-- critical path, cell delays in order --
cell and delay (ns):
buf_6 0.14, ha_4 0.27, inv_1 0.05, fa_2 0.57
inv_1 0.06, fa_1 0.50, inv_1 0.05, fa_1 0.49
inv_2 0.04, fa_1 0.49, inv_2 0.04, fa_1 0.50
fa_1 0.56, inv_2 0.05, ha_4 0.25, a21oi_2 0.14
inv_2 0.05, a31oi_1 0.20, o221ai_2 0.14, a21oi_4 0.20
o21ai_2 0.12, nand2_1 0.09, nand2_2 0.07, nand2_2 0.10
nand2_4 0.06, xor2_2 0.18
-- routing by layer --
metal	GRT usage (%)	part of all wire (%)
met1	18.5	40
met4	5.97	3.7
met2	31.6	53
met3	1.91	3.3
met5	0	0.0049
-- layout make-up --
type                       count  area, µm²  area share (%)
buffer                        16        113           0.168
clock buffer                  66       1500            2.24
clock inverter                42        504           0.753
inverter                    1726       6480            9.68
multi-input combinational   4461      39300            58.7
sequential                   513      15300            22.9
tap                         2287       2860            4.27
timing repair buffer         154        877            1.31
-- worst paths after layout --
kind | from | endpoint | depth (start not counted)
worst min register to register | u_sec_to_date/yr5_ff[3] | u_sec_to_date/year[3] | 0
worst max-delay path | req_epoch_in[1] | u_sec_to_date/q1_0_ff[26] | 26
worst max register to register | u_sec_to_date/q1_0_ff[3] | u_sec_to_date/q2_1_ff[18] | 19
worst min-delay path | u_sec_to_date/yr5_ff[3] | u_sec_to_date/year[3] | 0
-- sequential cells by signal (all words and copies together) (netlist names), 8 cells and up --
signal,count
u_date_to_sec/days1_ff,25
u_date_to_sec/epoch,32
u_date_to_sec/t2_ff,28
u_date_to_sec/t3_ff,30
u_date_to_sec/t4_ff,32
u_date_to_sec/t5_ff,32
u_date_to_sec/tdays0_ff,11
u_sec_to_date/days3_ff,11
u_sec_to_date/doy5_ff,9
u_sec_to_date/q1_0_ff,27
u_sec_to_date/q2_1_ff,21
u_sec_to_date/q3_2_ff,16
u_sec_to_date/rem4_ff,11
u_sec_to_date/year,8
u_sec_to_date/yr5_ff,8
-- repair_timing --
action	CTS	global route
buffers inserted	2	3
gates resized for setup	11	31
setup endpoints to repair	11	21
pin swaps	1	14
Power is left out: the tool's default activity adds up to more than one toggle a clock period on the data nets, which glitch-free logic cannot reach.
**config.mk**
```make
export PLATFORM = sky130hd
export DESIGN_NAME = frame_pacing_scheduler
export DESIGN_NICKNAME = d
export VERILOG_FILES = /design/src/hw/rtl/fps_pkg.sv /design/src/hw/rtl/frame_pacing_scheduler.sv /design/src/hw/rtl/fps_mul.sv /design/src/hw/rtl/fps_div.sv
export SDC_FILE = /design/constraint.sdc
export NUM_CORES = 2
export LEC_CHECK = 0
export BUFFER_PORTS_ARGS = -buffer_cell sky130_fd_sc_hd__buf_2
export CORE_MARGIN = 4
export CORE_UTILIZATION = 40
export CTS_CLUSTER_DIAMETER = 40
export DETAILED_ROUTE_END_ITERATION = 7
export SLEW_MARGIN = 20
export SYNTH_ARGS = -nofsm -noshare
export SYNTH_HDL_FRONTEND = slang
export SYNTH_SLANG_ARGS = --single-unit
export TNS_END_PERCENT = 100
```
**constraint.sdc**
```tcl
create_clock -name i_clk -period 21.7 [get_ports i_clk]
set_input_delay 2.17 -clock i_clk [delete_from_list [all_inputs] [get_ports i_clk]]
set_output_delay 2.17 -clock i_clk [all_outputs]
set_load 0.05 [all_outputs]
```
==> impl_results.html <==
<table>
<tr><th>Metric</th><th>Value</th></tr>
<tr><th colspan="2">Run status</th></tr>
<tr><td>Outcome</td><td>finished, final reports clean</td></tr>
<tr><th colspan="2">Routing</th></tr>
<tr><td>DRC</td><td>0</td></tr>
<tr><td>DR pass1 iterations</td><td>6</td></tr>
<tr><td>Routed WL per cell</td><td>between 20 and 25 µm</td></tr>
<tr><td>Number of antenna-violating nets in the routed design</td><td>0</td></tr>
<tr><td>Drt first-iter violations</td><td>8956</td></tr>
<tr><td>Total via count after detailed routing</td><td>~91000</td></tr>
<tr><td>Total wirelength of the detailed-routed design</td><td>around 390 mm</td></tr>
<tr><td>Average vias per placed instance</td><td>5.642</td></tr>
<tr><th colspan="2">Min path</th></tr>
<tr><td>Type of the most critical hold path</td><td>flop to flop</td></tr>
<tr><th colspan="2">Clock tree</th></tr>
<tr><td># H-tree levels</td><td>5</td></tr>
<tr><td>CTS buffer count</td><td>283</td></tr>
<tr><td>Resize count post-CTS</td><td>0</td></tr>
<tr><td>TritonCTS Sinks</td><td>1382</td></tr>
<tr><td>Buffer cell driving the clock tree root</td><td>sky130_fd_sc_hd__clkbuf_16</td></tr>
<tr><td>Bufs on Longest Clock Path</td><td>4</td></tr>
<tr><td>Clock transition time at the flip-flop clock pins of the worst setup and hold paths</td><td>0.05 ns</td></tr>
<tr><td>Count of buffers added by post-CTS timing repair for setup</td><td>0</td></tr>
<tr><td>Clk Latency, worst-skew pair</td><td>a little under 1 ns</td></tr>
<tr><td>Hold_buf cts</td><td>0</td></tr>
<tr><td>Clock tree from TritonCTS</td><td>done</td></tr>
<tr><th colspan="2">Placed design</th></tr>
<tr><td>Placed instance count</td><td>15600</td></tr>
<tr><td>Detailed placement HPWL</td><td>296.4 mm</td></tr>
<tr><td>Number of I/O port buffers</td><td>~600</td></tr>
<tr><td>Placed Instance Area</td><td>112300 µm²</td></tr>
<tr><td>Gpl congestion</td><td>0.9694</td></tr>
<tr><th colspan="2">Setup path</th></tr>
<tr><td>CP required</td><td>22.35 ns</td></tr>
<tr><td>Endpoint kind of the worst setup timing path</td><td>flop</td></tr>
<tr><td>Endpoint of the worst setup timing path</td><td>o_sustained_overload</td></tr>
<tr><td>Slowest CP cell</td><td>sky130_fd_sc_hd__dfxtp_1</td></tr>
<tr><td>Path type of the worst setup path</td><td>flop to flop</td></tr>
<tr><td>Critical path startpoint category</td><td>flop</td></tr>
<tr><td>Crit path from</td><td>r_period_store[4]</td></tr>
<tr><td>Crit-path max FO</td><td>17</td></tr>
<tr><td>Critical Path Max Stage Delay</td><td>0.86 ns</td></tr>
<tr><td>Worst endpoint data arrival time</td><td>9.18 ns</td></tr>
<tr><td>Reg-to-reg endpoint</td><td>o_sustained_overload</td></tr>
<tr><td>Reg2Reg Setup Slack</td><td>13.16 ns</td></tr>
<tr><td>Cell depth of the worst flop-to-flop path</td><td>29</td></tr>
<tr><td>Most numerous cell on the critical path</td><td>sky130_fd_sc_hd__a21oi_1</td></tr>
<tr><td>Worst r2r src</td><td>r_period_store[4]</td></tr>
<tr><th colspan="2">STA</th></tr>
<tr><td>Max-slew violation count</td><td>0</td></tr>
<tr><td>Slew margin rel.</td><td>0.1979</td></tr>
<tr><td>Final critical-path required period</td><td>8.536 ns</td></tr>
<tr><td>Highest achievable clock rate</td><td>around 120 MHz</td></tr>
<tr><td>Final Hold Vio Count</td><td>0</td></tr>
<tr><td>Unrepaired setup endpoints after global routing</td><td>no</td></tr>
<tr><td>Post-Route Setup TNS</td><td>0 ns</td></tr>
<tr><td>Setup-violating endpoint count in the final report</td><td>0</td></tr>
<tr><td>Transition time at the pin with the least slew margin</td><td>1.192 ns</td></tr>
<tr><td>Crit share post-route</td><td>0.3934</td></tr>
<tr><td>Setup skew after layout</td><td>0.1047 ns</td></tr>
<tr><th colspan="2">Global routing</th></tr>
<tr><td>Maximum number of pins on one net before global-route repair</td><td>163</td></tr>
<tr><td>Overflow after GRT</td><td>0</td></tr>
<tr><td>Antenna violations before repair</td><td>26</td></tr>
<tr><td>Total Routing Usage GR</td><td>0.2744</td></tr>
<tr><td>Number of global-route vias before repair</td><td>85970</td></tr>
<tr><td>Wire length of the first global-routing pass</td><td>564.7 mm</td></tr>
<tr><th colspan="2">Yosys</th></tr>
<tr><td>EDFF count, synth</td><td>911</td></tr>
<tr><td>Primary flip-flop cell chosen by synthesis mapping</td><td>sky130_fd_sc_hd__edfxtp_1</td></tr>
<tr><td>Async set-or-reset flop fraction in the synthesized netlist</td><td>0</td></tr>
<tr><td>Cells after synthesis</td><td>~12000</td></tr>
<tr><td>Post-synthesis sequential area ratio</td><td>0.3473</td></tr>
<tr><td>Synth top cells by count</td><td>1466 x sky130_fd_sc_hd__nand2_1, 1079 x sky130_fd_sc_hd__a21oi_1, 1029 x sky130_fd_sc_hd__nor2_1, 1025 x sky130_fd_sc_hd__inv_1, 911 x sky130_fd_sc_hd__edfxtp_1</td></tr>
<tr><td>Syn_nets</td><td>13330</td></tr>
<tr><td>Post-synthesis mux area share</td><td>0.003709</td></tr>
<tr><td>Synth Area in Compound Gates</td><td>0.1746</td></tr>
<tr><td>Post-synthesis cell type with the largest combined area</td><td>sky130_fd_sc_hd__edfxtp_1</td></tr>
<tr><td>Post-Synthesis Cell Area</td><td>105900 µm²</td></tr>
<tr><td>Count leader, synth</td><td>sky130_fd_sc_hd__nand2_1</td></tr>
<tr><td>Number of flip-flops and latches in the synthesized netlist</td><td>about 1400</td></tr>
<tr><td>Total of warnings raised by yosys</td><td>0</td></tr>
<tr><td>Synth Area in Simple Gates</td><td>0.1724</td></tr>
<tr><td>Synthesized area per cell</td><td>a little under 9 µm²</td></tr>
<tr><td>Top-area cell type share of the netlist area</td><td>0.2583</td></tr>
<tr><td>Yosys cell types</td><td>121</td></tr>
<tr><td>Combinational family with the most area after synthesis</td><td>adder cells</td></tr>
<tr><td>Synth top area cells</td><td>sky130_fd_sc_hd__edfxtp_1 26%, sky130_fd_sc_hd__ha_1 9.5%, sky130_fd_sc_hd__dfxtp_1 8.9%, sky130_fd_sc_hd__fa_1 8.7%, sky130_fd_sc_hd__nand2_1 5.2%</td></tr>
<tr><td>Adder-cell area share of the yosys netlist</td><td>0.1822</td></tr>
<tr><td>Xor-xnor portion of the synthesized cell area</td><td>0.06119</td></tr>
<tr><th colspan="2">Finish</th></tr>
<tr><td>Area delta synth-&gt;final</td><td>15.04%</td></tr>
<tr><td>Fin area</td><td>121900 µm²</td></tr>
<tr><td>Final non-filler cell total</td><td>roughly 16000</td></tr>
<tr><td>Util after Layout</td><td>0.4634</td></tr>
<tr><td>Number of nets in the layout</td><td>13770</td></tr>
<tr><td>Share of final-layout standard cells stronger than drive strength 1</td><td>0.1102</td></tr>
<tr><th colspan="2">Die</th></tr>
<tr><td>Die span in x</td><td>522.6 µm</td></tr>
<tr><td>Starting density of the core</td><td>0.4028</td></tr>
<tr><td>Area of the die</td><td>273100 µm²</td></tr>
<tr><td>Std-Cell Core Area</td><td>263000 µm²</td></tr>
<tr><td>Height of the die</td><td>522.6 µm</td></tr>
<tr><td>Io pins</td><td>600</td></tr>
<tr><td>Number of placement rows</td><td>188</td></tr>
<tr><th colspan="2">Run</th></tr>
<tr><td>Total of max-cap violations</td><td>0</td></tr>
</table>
`src/hdl/robust_outlier_input_counter_core_assert.svh`:
```
// assertion macros for the outlier counter core
`ifndef ROBUST_OUTLIER_INPUT_COUNTER_CORE_ASSERT_SVH
`define ROBUST_OUTLIER_INPUT_COUNTER_CORE_ASSERT_SVH
`ifndef SYNTHESIS
`define ROIC_ASSERT_IMPLY(label, clk, rst, a, b) \
   label: assert property (@(posedge clk) disable iff (rst) (a) |-> (b)) \
      else $error("implication check failed");
`define ROIC_ASSERT_NEXT(label, clk, rst, a, b) \
   label: assert property (@(posedge clk) disable iff (rst) (a) |=> (b)) \
      else $error("next-cycle check failed");
`else
`define ROIC_ASSERT_IMPLY(label, clk, rst, a, b)
`define ROIC_ASSERT_NEXT(label, clk, rst, a, b)
`endif
`endif

```
`src/hdl/roic_pkg.sv`:
```
`default_nettype none
package roic_pkg;
   localparam int MAX_INPUTS  = 64;
   localparam int SAMPLE_BITS = 16;
   localparam int IDX_BITS    = $clog2(MAX_INPUTS);
   localparam int LEN_BITS    = $clog2(MAX_INPUTS + 1);
   localparam int SQ_BITS     = 2 * SAMPLE_BITS;
   localparam int SUM_BITS    = SQ_BITS + IDX_BITS;
   localparam int RHS_BITS    = SUM_BITS + 8;
   localparam int T_BITS      = SQ_BITS + LEN_BITS;
   localparam int CSR_BITS    = 16;
   localparam int CSR_IDX_BITS = 2;

   localparam logic [CSR_IDX_BITS-1:0] CSR_ACTIVE_INPUTS = 2'd0;
   localparam logic [CSR_IDX_BITS-1:0] CSR_FRAMES        = 2'd1;
   localparam logic [CSR_IDX_BITS-1:0] CSR_SIGMA         = 2'd2;
   localparam logic [CSR_IDX_BITS-1:0] CSR_CUT           = 2'd3;

   typedef struct packed {
      logic load;
      logic shift;
      logic med_cap;
      logic var_rd;
      logic var_sq;
      logic var_acc;
      logic rhs;
      logic flag_rd;
      logic flag_sq;
      logic flag_mul;
      logic flag_upd;
      logic frame_end;
      logic rep_rd;
      logic rep_out;
   } cmd_type;

   typedef struct packed {
      logic frame_close;
      logic shift_done;
      logic idx_last;
      logic clip_ok;
      logic report_due;
   } status_type;
endpackage
`default_nettype wire

```
`src/hdl/roic_ctrl.sv`:
```
`default_nettype none
module roic_ctrl import roic_pkg::*; (
   input  wire logic       clock,
   input  wire logic       reset,
   input  wire logic       start,
   input  status_type      status,
   output cmd_type         cmd,
   output logic            busy
);
   typedef enum logic [3:0] {
      ST_IDLE, ST_MED, ST_MED_CAP, ST_V_RD, ST_V_SQ, ST_V_ACC, ST_RHS,
      ST_F_RD, ST_F_SQ, ST_F_MUL, ST_F_UPD, ST_FRAME_END, ST_R_RD, ST_R_OUT
   } state_type;

   state_type state_ff, state_in;

   always_comb begin
      cmd = '0;
      state_in = state_ff;
      case (state_ff)
         ST_IDLE: begin
            cmd.load = start;
            if (start && status.frame_close) state_in = ST_MED;
         end
         ST_MED: begin
            if (status.shift_done) state_in = ST_MED_CAP;
            else cmd.shift = 1'b1;
         end
         ST_MED_CAP: begin
            cmd.med_cap = 1'b1;
            state_in = ST_V_RD;
         end
         ST_V_RD: begin
            cmd.var_rd = 1'b1;
            state_in = ST_V_SQ;
         end
         ST_V_SQ: begin
            cmd.var_sq = 1'b1;
            state_in = ST_V_ACC;
         end
         ST_V_ACC: begin
            cmd.var_acc = 1'b1;
            state_in = status.idx_last ? ST_RHS : ST_V_RD;
         end
         ST_RHS: begin
            cmd.rhs = 1'b1;
            state_in = status.clip_ok ? ST_F_RD : ST_FRAME_END;
         end
         ST_F_RD: begin
            cmd.flag_rd = 1'b1;
            state_in = ST_F_SQ;
         end
         ST_F_SQ: begin
            cmd.flag_sq = 1'b1;
            state_in = ST_F_MUL;
         end
         ST_F_MUL: begin
            cmd.flag_mul = 1'b1;
            state_in = ST_F_UPD;
         end
         ST_F_UPD: begin
            cmd.flag_upd = 1'b1;
            state_in = status.idx_last ? ST_FRAME_END : ST_F_RD;
         end
         ST_FRAME_END: begin
            cmd.frame_end = 1'b1;
            state_in = status.report_due ? ST_R_RD : ST_IDLE;
         end
         ST_R_RD: begin
            cmd.rep_rd = 1'b1;
            state_in = ST_R_OUT;
         end
         ST_R_OUT: begin
            cmd.rep_out = 1'b1;
            state_in = status.idx_last ? ST_IDLE : ST_R_RD;
         end
         default: state_in = ST_IDLE;
      endcase
   end

   always_ff @(posedge clock) begin
      if (reset) state_ff <= ST_IDLE;
      else state_ff <= state_in;
   end

   assign busy = (state_ff != ST_IDLE);
endmodule
`default_nettype wire

```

• [Directions]: Please give back, exactly as it stands above, the stretch from the line with "<tr><td>Final critical-path required" through the line with "<tr><td>Crit share post-route</td><td>0.3934</td></tr>", and no line outside it.

• [Result of this exercise]:
<tr><td>Final critical-path required period</td><td>8.536 ns</td></tr>
<tr><td>Highest achievable clock rate</td><td>around 120 MHz</td></tr>
<tr><td>Final Hold Vio Count</td><td>0</td></tr>
<tr><td>Unrepaired setup endpoints after global routing</td><td>no</td></tr>
<tr><td>Post-Route Setup TNS</td><td>0 ns</td></tr>
<tr><td>Setup-violating endpoint count in the final report</td><td>0</td></tr>
<tr><td>Transition time at the pin with the least slew margin</td><td>1.192 ns</td></tr>
<tr><td>Crit share post-route</td><td>0.3934</td></tr>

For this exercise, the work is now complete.